WORK INSTRUCTIONS: Copy each line from the records below in which the word "count" is found.

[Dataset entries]

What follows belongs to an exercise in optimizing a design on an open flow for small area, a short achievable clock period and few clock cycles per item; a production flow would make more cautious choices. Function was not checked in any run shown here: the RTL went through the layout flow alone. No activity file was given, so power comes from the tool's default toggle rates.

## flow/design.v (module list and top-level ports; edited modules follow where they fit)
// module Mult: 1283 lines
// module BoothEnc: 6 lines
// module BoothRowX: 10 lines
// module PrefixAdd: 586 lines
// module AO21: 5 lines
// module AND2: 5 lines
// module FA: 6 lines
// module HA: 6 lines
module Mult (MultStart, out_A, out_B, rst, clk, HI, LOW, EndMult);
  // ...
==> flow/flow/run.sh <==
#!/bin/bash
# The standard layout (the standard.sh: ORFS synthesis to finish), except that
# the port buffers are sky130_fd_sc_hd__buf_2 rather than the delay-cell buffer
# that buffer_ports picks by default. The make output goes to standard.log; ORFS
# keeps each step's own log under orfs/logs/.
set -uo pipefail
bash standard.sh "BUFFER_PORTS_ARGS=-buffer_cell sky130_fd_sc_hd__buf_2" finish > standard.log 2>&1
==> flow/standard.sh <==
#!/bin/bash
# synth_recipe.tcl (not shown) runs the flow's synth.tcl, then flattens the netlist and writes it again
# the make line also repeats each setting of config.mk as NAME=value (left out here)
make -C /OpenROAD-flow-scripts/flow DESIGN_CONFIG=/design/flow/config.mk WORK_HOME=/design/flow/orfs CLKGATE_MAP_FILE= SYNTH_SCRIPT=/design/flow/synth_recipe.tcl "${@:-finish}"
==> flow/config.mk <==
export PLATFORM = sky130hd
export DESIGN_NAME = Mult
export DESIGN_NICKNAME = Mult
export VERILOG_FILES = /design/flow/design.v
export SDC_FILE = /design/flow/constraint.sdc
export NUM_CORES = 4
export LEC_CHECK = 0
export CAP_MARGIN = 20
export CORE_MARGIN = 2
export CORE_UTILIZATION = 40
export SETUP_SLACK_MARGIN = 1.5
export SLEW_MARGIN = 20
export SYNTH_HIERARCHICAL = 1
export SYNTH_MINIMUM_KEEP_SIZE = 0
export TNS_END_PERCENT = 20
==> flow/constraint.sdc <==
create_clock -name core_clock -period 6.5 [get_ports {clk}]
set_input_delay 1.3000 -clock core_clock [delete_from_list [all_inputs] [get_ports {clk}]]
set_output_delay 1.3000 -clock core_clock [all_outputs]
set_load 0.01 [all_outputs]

* * *

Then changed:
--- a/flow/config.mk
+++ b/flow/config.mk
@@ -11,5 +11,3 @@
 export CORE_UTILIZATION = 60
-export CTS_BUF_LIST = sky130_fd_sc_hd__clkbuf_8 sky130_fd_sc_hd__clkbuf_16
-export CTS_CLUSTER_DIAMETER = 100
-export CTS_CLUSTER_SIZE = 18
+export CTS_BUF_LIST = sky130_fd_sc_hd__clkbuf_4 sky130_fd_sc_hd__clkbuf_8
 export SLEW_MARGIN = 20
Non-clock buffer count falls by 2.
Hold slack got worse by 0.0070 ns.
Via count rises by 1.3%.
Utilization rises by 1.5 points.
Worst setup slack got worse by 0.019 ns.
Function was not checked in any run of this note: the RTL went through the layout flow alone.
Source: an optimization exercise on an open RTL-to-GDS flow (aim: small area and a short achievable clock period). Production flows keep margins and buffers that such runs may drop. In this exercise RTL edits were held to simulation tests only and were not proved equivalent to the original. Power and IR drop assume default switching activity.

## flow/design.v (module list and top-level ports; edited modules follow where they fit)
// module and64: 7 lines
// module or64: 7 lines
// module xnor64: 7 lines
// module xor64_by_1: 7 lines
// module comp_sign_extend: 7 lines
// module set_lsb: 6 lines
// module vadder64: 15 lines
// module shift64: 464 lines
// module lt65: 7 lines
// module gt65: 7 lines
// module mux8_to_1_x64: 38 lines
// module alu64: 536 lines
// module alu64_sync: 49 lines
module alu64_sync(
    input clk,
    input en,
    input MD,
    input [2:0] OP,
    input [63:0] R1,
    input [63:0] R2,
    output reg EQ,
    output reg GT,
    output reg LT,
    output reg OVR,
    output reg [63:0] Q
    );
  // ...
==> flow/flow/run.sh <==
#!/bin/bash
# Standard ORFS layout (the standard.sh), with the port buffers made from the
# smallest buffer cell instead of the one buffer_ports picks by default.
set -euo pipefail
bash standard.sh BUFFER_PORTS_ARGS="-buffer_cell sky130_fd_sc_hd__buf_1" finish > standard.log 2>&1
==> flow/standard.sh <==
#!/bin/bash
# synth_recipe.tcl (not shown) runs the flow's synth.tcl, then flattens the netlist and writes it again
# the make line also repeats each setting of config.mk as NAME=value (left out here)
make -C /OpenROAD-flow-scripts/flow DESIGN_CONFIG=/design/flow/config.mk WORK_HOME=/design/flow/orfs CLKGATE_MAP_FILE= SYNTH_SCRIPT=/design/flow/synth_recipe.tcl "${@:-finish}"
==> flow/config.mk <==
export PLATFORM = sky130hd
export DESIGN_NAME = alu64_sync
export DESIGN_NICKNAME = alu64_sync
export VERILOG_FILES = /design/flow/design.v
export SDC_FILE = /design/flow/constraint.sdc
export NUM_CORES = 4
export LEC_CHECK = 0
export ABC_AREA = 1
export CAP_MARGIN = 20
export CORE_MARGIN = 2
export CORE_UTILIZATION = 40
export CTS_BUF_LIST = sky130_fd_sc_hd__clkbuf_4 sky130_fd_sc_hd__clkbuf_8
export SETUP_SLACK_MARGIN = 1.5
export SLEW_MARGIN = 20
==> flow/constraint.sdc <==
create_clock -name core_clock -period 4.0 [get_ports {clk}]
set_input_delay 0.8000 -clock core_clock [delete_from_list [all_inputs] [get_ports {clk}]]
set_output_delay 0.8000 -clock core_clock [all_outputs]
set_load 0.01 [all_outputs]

REPLY:
Non-clock buffer count falls by 2.
Via count rises by 1.3%.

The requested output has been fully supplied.